If you can’t roll out the patch within 24–72 hours, harden your environment:

  • Restrict local access to agent control endpoints (e.g., limit who can run azcmagent commands, tighten host firewall rules to block untrusted users from accessing HIMDS).
  • For Windows, enforce AppLocker or Windows Defender Application Control to prevent unauthorized binaries from launching the agent.
  • Disable unused machine-assigned managed identities temporarily if you can’t patch routers and jump boxes.
  • Harden CI/CD runners: require signed scripts, restrict installer privileges, and use ephemeral build agents when possible.

4. Hunt for signs of compromise

Even if you patch now, assume an attacker may have already exploited the bug. Look for these indicators in your SIEM and EDR:

  • Unexpected azcmagent.exe or azcmagent process launches with a parent process that isn’t a typical installer or admin tool.
  • Command-line arguments containing shell metacharacters (;, &&, `) in azcmagent-related events.
  • Unusual requests to localhost HIMDS endpoints (ports 40342 and 40343) from non-system accounts.
  • Sudden creation of new scheduled tasks or services that mimic the agent’s naming conventions.
  • Anomalous token retrieval spikes from Arc-managed machines in your Azure AD / Entra ID logs.

If you find evidence of exploitation, isolate the host, rotate its managed identity credentials, revoke any active tokens, and launch your incident response playbook.

Detecting Future Attempts

Integrate Azure Arc-specific detections into your security monitoring:

  • EDR rules: Flag any azcmagent.exe execution from non-standard paths or by non-admin users.
  • Host firewall logs: Monitor outbound connections from Arc-agent processes that aren’t to known Azure IP ranges.
  • Extension installation logs: Use the Arc extension manager logs to spot suspicious extensions that don’t match your deployment schedule.

If you use Microsoft Sentinel or Defender for Cloud, enable the built-in Azure Arc data connectors and create custom analytics rules for the above scenarios.

Outlook: Keep an Eye on the CVE Merry-Go-Round

The fragmentation of CVE identifiers isn’t going away. In the coming weeks, expect Microsoft and various threat intelligence platforms to potentially consolidate or remap the identifiers associated with this flaw. Subscribe to the MSRC Security Update Guide for CVE-2025-58724 and monitor the Azure Arc agent release notes for any post-patch hotfixes.
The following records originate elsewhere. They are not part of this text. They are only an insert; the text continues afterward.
==> src/flat_wrapper.sv <==
// flat-port wrapper written by rule: the top's interface ports become plain ports
module lcd_frame_sequencer_flat 
#(
  parameter int INIT_CYCLES    = 4600,
  parameter int REFRESH_CYCLES = 1000000,
  parameter int DONE_TIMEOUT   = 4000
)
  (i_clk, i_rst, i_reg_a, i_reg_b, i_reg_pc, i_reg_out, i_update_req, i_host_req, i_host_data, o_host_ack, o_busy, o_err, lcd_lcd_start, lcd_lcd_data, lcd_lcd_loc_req, lcd_lcd_done);
  lcd_frame_sequencer_if lcd_i ();
  input  logic i_clk;
  input  logic i_rst;
  input  logic [7:0] i_reg_a;
  input  logic [7:0] i_reg_b;
  input  logic [7:0] i_reg_pc;
  input  logic [7:0] i_reg_out;
  input  logic i_update_req;
  input  logic i_host_req;
  input  logic [7:0] i_host_data;
  output logic o_host_ack;
  output logic o_busy;
  output logic o_err;
  output wire logic [$bits(lcd_i.lcd_start)-1:0] lcd_lcd_start;
  output wire logic [$bits(lcd_i.lcd_data)-1:0] lcd_lcd_data;
  output wire logic [$bits(lcd_i.lcd_loc_req)-1:0] lcd_lcd_loc_req;
  input wire logic [$bits(lcd_i.lcd_done)-1:0] lcd_lcd_done;
  assign lcd_lcd_start = lcd_i.lcd_start;
  assign lcd_lcd_data = lcd_i.lcd_data;
  assign lcd_lcd_loc_req = lcd_i.lcd_loc_req;
  assign lcd_i.lcd_done = lcd_lcd_done;
  lcd_frame_sequencer #(.INIT_CYCLES(INIT_CYCLES), .REFRESH_CYCLES(REFRESH_CYCLES), .DONE_TIMEOUT(DONE_TIMEOUT)) u_core (.i_clk(i_clk), .i_rst(i_rst), .i_reg_a(i_reg_a), .i_reg_b(i_reg_b), .i_reg_pc(i_reg_pc), .i_reg_out(i_reg_out), .i_update_req(i_update_req), .i_host_req(i_host_req), .i_host_data(i_host_data), .o_host_ack(o_host_ack), .o_busy(o_busy), .o_err(o_err), .lcd(lcd_i));
endmodule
More importantly, watch for proof-of-concept code. The class of vulnerability is well understood, and once a researcher publishes exploit details—or attackers reverse-engineer the patch—the risk of in-the-wild exploitation rises sharply. Your patching window is now.

The Bottom Line

This Azure Arc agent vulnerability is a textbook local privilege escalation with modern hybrid-cloud consequences. By patching swiftly, auditing your agent versions, and tuning your detection pipelines, you can shut the door before attackers walk through it. The key is to act on the fixed agent version, not just a CVE number, and to treat every Arc-enabled server as a high-value target in your patching schedule.